BURBANK: Right. But do you really think we forget that? I mean,
because this -- my point is, that happened --

TAYLOR: I actually think --

BURBANK: Really?

TAYLOR: -- I actually think that we get so far away from something
that we forget the cost.

BURBANK: I think it defines so much of what happened in this
country. And that was a one-off in my opinion. I mean, that was
statistically so improbable that it worked out for the bad guys, that the
fact that they confiscate my Pert Plus in the airport because somebody
knocked a building down 10 years ago. And I`m not trying to be glib.

(CROSSTALK)

HAYES: But I also think -- the point you`re making, right, the
horror and rage that one feels at the motion of death raining down from the
sky on civilians, that`s exactly what you saw on that tape. That`s exactly
what we saw on that tape in which now we are the implementer on.
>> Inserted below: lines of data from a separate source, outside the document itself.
<file path="src/rtl/fm0_tx_encoder.sv">
// Tag-side FM0 backscatter encoder: preamble, MSB-first data, dummy-1 terminator.
// Optional PILOT_TONE_EN adds 12 FM0 '0' pilot symbols ahead of the preamble.
module fm0_tx_encoder #(
  parameter int HALF_TARI = 16,
  parameter int MAX_BITS  = 256
) (
  input  logic                clk,
  input  logic                reset,
  input  logic                tx_start,
  input  logic [MAX_BITS-1:0] tx_data,
  input  logic [15:0]         tx_number,
  output logic                tx_out,
  output logic                tx_busy,
  output logic                tx_done
);

  localparam int IW = $clog2(MAX_BITS);
  localparam logic [11:0] H_LAST = 12'(HALF_TARI - 1);
  localparam logic [15:0] N_MAX = 16'(MAX_BITS);

  typedef enum logic [2:0] {
    IDLE,
`ifdef PILOT_TONE_EN
    PILOT,
`endif
    PREAMBLE,
    DATA,
    DUMMY,
    DONE
  } state_t;

  state_t              state;
  logic [11:0]         run_cnt;
  logic [1:0]          run_len;
  logic [2:0]          pre_idx;
  logic [15:0]         bit_cnt;
  logic                zero_half;
  logic [MAX_BITS-1:0] shreg;
`ifdef PILOT_TONE_EN
  logic [4:0]          pil_cnt;
`endif

  logic          h_end;
  logic          run_end;
  logic [IW-1:0] bit_idx;
  logic          next_bit;
  logic [15:0]   n_clamp;

  assign h_end    = (run_cnt == H_LAST);
  assign run_end  = h_end && (run_len == 2'd1);
  assign bit_idx  = IW'(bit_cnt - 16'd1);
  assign next_bit = shreg[bit_idx];
  assign n_clamp  = (tx_number > N_MAX) ? N_MAX : tx_number;

  function automatic logic [1:0] pre_len(input logic [2:0] i);
    unique case (i)
      3'd3:    pre_len = 2'd2;
      3'd5:    pre_len = 2'd3;
      3'd6:    pre_len = 2'd2;
      default: pre_len = 2'd1;
    endcase
  endfunction

  // Frame sequencer: run timing, level toggles and handshake outputs
  always_ff @(posedge clk or negedge reset) begin
    if (!reset) begin
      state     <= IDLE;
      tx_out    <= 1'b0;
      tx_busy   <= 1'b0;
      tx_done   <= 1'b0;
      run_cnt   <= '0;
      run_len   <= '0;
      pre_idx   <= '0;
      bit_cnt   <= '0;
      zero_half <= 1'b0;
      shreg     <= '0;
`ifdef PILOT_TONE_EN
      pil_cnt   <= '0;
`endif
    end else begin
      tx_done <= 1'b0;
      if (state != IDLE && state != DONE) begin
        run_cnt <= h_end ? 12'd0 : run_cnt + 12'd1;
        if (h_end && !run_end)
          run_len <= run_len - 2'd1;
      end
      unique case (state)
        IDLE: begin
          tx_out <= 1'b0;
          if (tx_start) begin
            shreg   <= tx_data;
            bit_cnt <= n_clamp;
            tx_out  <= 1'b1;
            tx_busy <= 1'b1;
            run_cnt <= '0;
            run_len <= 2'd1;
            pre_idx <= '0;
`ifdef PILOT_TONE_EN
            pil_cnt <= '0;
            state   <= PILOT;
`else
            state   <= PREAMBLE;
`endif
          end
        end
`ifdef PILOT_TONE_EN
        PILOT: begin
          if (run_end) begin
            run_len <= 2'd1;
            if (pil_cnt == 5'd23) begin
              tx_out <= 1'b1;
              state  <= PREAMBLE;
            end else begin
              pil_cnt <= pil_cnt + 5'd1;
              tx_out  <= ~tx_out;
            end
          end
        end
`endif
        PREAMBLE: begin
          if (run_end) begin
            tx_out <= ~tx_out;
            if (pre_idx != 3'd6) begin
              pre_idx <= pre_idx + 3'd1;
              run_len <= pre_len(pre_idx + 3'd1);
            end else if (bit_cnt != 16'd0) begin
              run_len   <= next_bit ? 2'd2 : 2'd1;
              zero_half <= ~next_bit;
              bit_cnt   <= bit_cnt - 16'd1;
              state     <= DATA;
            end else begin
              run_len <= 2'd2;
              state   <= DUMMY;
            end
          end
        end
        DATA: begin
          if (run_end) begin
            tx_out <= ~tx_out;
            if (zero_half) begin
              run_len   <= 2'd1;
              zero_half <= 1'b0;
            end else if (bit_cnt != 16'd0) begin
              run_len   <= next_bit ? 2'd2 : 2'd1;
              zero_half <= ~next_bit;
              bit_cnt   <= bit_cnt - 16'd1;
            end else begin
              run_len <= 2'd2;
              state   <= DUMMY;
            end
          end
        end
        DUMMY: begin
          if (run_end) begin
            tx_out  <= 1'b0;
            tx_busy <= 1'b0;
            tx_done <= 1'b1;
            state   <= DONE;
          end
        end
        DONE: begin
          tx_out <= 1'b0;
          state  <= IDLE;
        end
        default: begin
          tx_out  <= 1'b0;
          tx_busy <= 1'b0;
          state   <= IDLE;
        end
      endcase
    end
  end

endmodule
</file>
<file path="config.mk">
export PLATFORM = sky130hd
export DESIGN_NAME = fm0_tx_encoder
export DESIGN_NICKNAME = d
export VERILOG_FILES = /design/src/rtl/fm0_tx_encoder.sv
export SDC_FILE = /design/constraint.sdc
export NUM_CORES = 1
export LEC_CHECK = 0
export CORE_UTILIZATION = 45
export DETAILED_ROUTE_END_ITERATION = 8
export PLACE_DENSITY_LB_ADDON = 0.1
export SYNTH_ARGS = -nofsm -noshare
export SYNTH_HDL_FRONTEND = slang
export SYNTH_SLANG_ARGS = --single-unit
</file>
<file path="constraint.sdc">
create_clock -name clk -period 3.5 [get_ports clk]
set_input_delay 0.7 -clock clk [delete_from_list [all_inputs] [get_ports clk]]
set_output_delay 0.7 -clock clk [all_outputs]
set_load 0.005 [all_outputs]
</file>
---- After elaboration in Yosys (flattened, before gate mapping) ----
Cells that the tools add are included.
word-level totals
  flip-flop bits (word level) ............. 296
  input bits .............................. 275
  output and inout bits ................... 3
  logic and storage cells ................. 113
operators by class
  add/sub/neg operators ................... 4
  $lt $le $gt $ge ......................... 2
  equality and inequality tests ........... 21
  mux-type cells .......................... 53
  bitwise gates (word level) .............. 3
  reduce and logical (&&, ||, !) cells .... 20
operators with widths
  cell                                                             count
  two-way mux 16 bit                                               7
  two-way mux 12 bit                                               4
  case mux 16 bit (3 select lines)                                 1
  two-way mux 3 bit                                                10
  two-way mux 2 bit                                                9
  inequality test 2 bit (second input constant)                    9
  greater-than comparator 16 x 9 -> 1 bit (second input constant)  1
  nonzero test 16 bit                                              1
  subtractor 16 x 1 -> 16 bit (second input constant)              1
  two-way mux 1 bit                                                14
  adder 12 x 1 -> 12 bit (second input constant)                   1
  == test 12 x 4 -> 1 bit (second input constant)                  1
  case mux 3 bit (4 select lines)                                  1
  == test 3 x 2 -> 1 bit (second input constant)                   3
  == test 3 bit (second input constant)                            3
  less-than comparator 8 x 9 -> 1 bit (second input constant)      1
  binary-select mux 1 bit (select 8 bit)                           1
  AND reduction 7 bit                                              1
  inequality test 3 bit (second input constant)                    2
  case mux 1 bit (3 select lines)                                  2
  case mux 2 bit (3 select lines)                                  1
  case mux 3 bit (2 select lines)                                  1
  AND reduction 6 bit                                              1
  nonzero test 3 bit                                               2
  other kinds (18)                                                 25

---- Depth between registers and ports, before layout ----
Gate-level depths: netlist of the first run.
  depth in word-level cells ............... 8
  depth in mapped cells ................... 17
  mapped depth without buffers ............ 11

---- Least setup slack after synthesis of the first run ----
Ideal clock, no wire load.
  path type ............................... register to register
  start ................................... register bit_cnt[0]
  end ..................................... register run_len[1]
  arrival ................................. 3.004 ns
  required time ........................... 3.368 ns
  setup slack ............................. 0.363 ns
  stages on the path, launching flop included .. 16
  path buffers ............................ 4
  clock period less this slack ............ 3.137 ns
  cells stage by stage .................... dfrtp_1 > buf_6 > buf_4 > inv_2 > ha_1 > buf_6 > xor2_4 > buf_8 > mux4_1 > nand2_1 > nand3_1 > a41oi_1 > nand4_1 > nand2b_4 > a211oi_1 > o32ai_1
between the ends
  cells in the longest elaborated chain, start to end .. 8
ends and longest elaborated chain
  what                                     RTL line  RTL
  from (decl)                              36        logic [15:0] bit_cnt;
  from (signal assigned)                   92        bit_cnt <= n_clamp;
  from (signal assigned)                   129       bit_cnt <= bit_cnt - 16'd1;
  from (signal assigned)                   146       bit_cnt <= bit_cnt - 16'd1;
  subtractor 16 x 1 -> 16 bit              --
  binary-select mux 1 bit (select 8 bit)   52        assign next_bit = shreg[bit_idx];
  two-way mux 1 bit (not written as such)  52
  two-way mux 2 bit                        127, 144
  two-way mux 2 bit *                      126, 143
  two-way mux 2 bit (on tied branches)     140, 123
  two-way mux 2 bit (on tied branches)     138, 121
  case mux 2 bit (3 select lines) *        87        unique case (state)
  to (signal assigned)                     125       run_len <= pre_len(pre_idx + 3'd1);
  to (signal assigned)                     127       run_len <= next_bit ? 2'd2 : 2'd1;
  to (signal assigned)                     144       run_len <= next_bit ? 2'd2 : 2'd1;
  to (decl)                                34        logic [1:0] run_len;
Mark *: on every way between the ends. The rest lies on a longest branch, timed or not. The select of a mux whose other input is x is not followed.
A chain may end at the register's enable or synchronous reset.

---- Worst setup path in the final report of the first run ----
  start ................................... register bit_cnt[1]
  end ..................................... register run_len[1]
Same word-level chain as after synthesis.

==> results of run 1 <==
-- sequential cells by signal, indices dropped and copies added (netlist names) --
name and count:
tx_out 1, run_len 2, tx_busy 1, zero_half 1, bit_cnt 16, tx_done 1, run_cnt 12, shreg 256
state 3, pre_idx 3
And so, if you feel watching those buildings come down, like we all
felt, horror and rage, there`s o a certain amounted of horror and rage that
will be provoked in people that see five pregnant women have death rain
down above them.

Clive, I want to go to you to respond to Goldie, because I think what
Goldie is articulating is broadly the popular opinion in the country. I
mean, it certainly reflect my Twitter feed right now, but I think that`s
probably the feeling I think among liberals, among Democrats.

I think that it`s a horrible thing. But war is ugly and this is far,
far superior to the host of bad alternatives.

SMITH: Well, and I accept that war is ugly. I think one thing that
we must not lose sight of here, is this isn`t about much more than war.
You know, when you think about nuclear weapons, we then have nuclear power
and we had Three Mile Island than we needed regulation and discussion about
how that should go about.

You know, Michael talks in his excellent article about some of the
other uses of drones. And I`m here to warn you that I`ve got a drone. I
bought it on the Internet. It cost me 300 bucks. And if you guys don`t
behave yourself, I`ll bring --

(LAUGHTER)

SMITH: Seriously, though, there are so many other uses of drones.
If you come to London for the 2012 Olympics in two months and you`re most
welcome, we`re going to drone you. We`re going to fly drones over you
head, and the British police will watch everything you do.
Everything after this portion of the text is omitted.